Gesunder Wald braucht regelmäßig Pflege
LAM. Auf lebhaftes Interesse ist ein Waldbegang gestoßen, zu dem die BJV-Kreisgruppe Bad Kötzting am Sonntag auf den „Veitbauern“-Hof von Andreas Roßbauer in Hinteröd eingeladen hatte. Über 40 Teilnehmer – einige waren bis aus Braunau, Freyung und Sünching angereist – ließen sich über die Plenterwirtschaft der seit Mitte des 16. Jahrhunderts hier ansässigen Waldbauernfamilie informieren.
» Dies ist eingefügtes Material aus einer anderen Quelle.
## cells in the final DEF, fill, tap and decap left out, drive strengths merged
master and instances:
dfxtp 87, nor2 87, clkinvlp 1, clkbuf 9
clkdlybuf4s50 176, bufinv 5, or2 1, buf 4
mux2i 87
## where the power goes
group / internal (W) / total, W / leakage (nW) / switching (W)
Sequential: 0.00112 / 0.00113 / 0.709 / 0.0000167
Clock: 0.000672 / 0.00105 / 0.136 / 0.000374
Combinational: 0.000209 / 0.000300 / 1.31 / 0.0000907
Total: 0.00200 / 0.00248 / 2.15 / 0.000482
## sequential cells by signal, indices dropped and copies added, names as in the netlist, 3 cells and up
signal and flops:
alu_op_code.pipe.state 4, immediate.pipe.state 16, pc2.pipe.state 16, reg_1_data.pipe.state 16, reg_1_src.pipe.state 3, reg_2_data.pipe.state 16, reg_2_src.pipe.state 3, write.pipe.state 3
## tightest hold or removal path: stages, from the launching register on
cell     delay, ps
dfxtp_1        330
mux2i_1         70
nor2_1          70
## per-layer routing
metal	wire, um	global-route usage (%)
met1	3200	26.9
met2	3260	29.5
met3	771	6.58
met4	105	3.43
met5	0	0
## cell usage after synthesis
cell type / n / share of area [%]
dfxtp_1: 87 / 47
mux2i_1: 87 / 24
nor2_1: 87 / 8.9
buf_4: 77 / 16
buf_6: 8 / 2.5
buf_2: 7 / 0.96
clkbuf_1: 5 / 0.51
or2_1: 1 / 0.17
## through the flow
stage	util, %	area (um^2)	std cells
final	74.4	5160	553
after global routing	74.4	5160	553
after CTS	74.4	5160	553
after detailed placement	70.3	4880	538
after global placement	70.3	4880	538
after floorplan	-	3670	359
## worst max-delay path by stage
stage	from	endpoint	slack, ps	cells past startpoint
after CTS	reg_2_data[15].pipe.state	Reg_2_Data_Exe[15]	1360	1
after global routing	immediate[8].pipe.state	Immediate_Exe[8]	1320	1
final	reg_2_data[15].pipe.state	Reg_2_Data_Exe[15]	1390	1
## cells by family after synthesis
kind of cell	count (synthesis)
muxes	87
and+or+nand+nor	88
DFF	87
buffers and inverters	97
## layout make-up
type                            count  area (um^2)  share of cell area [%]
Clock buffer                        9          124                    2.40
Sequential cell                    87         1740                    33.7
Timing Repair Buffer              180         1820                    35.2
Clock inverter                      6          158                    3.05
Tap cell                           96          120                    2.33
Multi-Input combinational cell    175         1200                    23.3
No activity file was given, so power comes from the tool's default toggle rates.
Andreas Roßbauer und Förster Martin Hupf führten die in zwei Gruppen aufgeteilten Waldbesucher beim schweißtreibenden Aufstieg in das Richtung Ecker Steig gelegene Bergrevier, das auf einer Fläche von 130 Hektar Wald von den Baumarten Fichte, Tanne und Buche geprägt wird. Die Fichte ist Hauptbaumart in dem durch privat gebaute Forststraßen und Rückewege gut erschlossenen Revier. Zum „Veitbauernhof“ gehören außerdem das große Gasthaus in Hinteröd, Stromerzeugung mit eigener Wasserkraft und Ferienwohnungen. „Bei uns heißt es nicht ‚Wald vor Wild‘, sondern ‚Wald mit Wild‘, sagt der Eigenjagdbesitzer und leidenschaftliche Jäger (im Lamer Winkel sind 23 von 30 Revieren als Eigenjagden geführt). In den Eigenjagden werde das Rehwild konsequent bejagt, sodass auch in der Naturverjüngung kein Verbiss auftrete.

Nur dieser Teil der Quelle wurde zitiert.